_ABOUT THIS EXERCISE:_
Below are the entries. Set down exactly the line containing "The changed run produced a clean layout." and each line after it.

Dataset records
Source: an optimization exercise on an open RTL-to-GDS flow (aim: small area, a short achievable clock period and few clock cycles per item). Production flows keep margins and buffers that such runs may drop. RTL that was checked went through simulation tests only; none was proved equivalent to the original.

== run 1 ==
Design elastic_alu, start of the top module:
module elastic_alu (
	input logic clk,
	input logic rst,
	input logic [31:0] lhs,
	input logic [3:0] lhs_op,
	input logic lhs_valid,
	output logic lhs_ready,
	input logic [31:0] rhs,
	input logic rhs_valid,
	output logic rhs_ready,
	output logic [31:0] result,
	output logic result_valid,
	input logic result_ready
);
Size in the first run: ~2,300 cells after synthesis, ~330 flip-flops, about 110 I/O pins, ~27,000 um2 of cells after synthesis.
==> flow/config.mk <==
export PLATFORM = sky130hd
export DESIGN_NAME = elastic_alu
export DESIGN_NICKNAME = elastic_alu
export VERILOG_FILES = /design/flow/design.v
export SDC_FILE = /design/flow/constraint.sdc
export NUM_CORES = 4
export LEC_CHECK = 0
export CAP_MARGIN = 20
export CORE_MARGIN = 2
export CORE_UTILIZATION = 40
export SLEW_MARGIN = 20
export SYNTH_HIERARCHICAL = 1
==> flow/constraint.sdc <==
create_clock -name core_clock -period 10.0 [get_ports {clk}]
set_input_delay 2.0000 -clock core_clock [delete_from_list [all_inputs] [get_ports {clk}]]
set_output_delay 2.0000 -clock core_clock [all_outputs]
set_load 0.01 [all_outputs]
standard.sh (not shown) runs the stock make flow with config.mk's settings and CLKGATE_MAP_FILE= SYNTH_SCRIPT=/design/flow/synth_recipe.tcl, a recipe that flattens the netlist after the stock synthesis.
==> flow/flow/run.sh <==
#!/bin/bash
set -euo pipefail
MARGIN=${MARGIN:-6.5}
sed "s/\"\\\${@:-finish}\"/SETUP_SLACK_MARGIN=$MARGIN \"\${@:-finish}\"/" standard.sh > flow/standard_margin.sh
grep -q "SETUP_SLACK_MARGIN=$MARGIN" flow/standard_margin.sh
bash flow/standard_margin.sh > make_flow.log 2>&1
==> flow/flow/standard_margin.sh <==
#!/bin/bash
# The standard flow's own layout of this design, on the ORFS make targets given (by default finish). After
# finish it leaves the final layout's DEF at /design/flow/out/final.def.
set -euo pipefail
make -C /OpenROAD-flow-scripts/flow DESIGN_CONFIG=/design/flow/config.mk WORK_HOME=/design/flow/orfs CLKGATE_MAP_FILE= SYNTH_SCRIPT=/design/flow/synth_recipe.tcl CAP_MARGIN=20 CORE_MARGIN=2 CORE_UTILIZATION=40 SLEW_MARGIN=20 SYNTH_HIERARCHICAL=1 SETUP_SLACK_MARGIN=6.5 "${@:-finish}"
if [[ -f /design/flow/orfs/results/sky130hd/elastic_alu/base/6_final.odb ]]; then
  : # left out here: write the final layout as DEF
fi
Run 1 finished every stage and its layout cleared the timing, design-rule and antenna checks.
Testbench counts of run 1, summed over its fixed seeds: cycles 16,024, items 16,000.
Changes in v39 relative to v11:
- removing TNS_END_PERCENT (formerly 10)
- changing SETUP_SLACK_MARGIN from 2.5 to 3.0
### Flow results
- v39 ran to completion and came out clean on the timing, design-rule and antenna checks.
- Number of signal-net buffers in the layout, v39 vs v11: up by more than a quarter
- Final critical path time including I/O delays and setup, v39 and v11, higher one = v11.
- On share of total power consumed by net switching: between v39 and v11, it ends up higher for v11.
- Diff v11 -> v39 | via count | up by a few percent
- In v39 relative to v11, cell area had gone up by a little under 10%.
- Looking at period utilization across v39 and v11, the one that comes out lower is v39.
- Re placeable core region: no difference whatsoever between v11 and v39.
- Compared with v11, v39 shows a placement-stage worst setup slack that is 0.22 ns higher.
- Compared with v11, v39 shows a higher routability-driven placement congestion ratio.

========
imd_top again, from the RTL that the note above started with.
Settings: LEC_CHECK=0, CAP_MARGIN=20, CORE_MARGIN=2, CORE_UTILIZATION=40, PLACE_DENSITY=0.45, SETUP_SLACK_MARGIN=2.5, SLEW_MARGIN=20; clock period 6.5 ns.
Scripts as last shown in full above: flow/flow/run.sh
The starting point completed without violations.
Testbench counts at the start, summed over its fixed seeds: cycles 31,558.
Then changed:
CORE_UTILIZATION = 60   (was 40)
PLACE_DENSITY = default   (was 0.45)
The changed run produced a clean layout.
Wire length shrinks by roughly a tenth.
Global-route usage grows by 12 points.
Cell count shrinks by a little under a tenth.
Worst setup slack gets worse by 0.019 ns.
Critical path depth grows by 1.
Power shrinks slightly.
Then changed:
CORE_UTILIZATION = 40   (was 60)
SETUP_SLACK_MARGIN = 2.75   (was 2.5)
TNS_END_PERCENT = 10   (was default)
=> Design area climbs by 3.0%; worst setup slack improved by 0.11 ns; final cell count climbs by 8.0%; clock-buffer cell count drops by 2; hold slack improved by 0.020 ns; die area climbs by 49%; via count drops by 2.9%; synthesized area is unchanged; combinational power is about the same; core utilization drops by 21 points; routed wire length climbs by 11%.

_OUTPUT FOR THIS TASK:_
The changed run produced a clean layout.
Wire length shrinks by roughly a tenth.
Global-route usage grows by 12 points.
Cell count shrinks by a little under a tenth.
Worst setup slack gets worse by 0.019 ns.
Critical path depth grows by 1.
Power shrinks slightly.
Then changed:
CORE_UTILIZATION = 40   (was 60)
SETUP_SLACK_MARGIN = 2.75   (was 2.5)
TNS_END_PERCENT = 10   (was default)
=> Design area climbs by 3.0%; worst setup slack improved by 0.11 ns; final cell count climbs by 8.0%; clock-buffer cell count drops by 2; hold slack improved by 0.020 ns; die area climbs by 49%; via count drops by 2.9%; synthesized area is unchanged; combinational power is about the same; core utilization drops by 21 points; routed wire length climbs by 11%.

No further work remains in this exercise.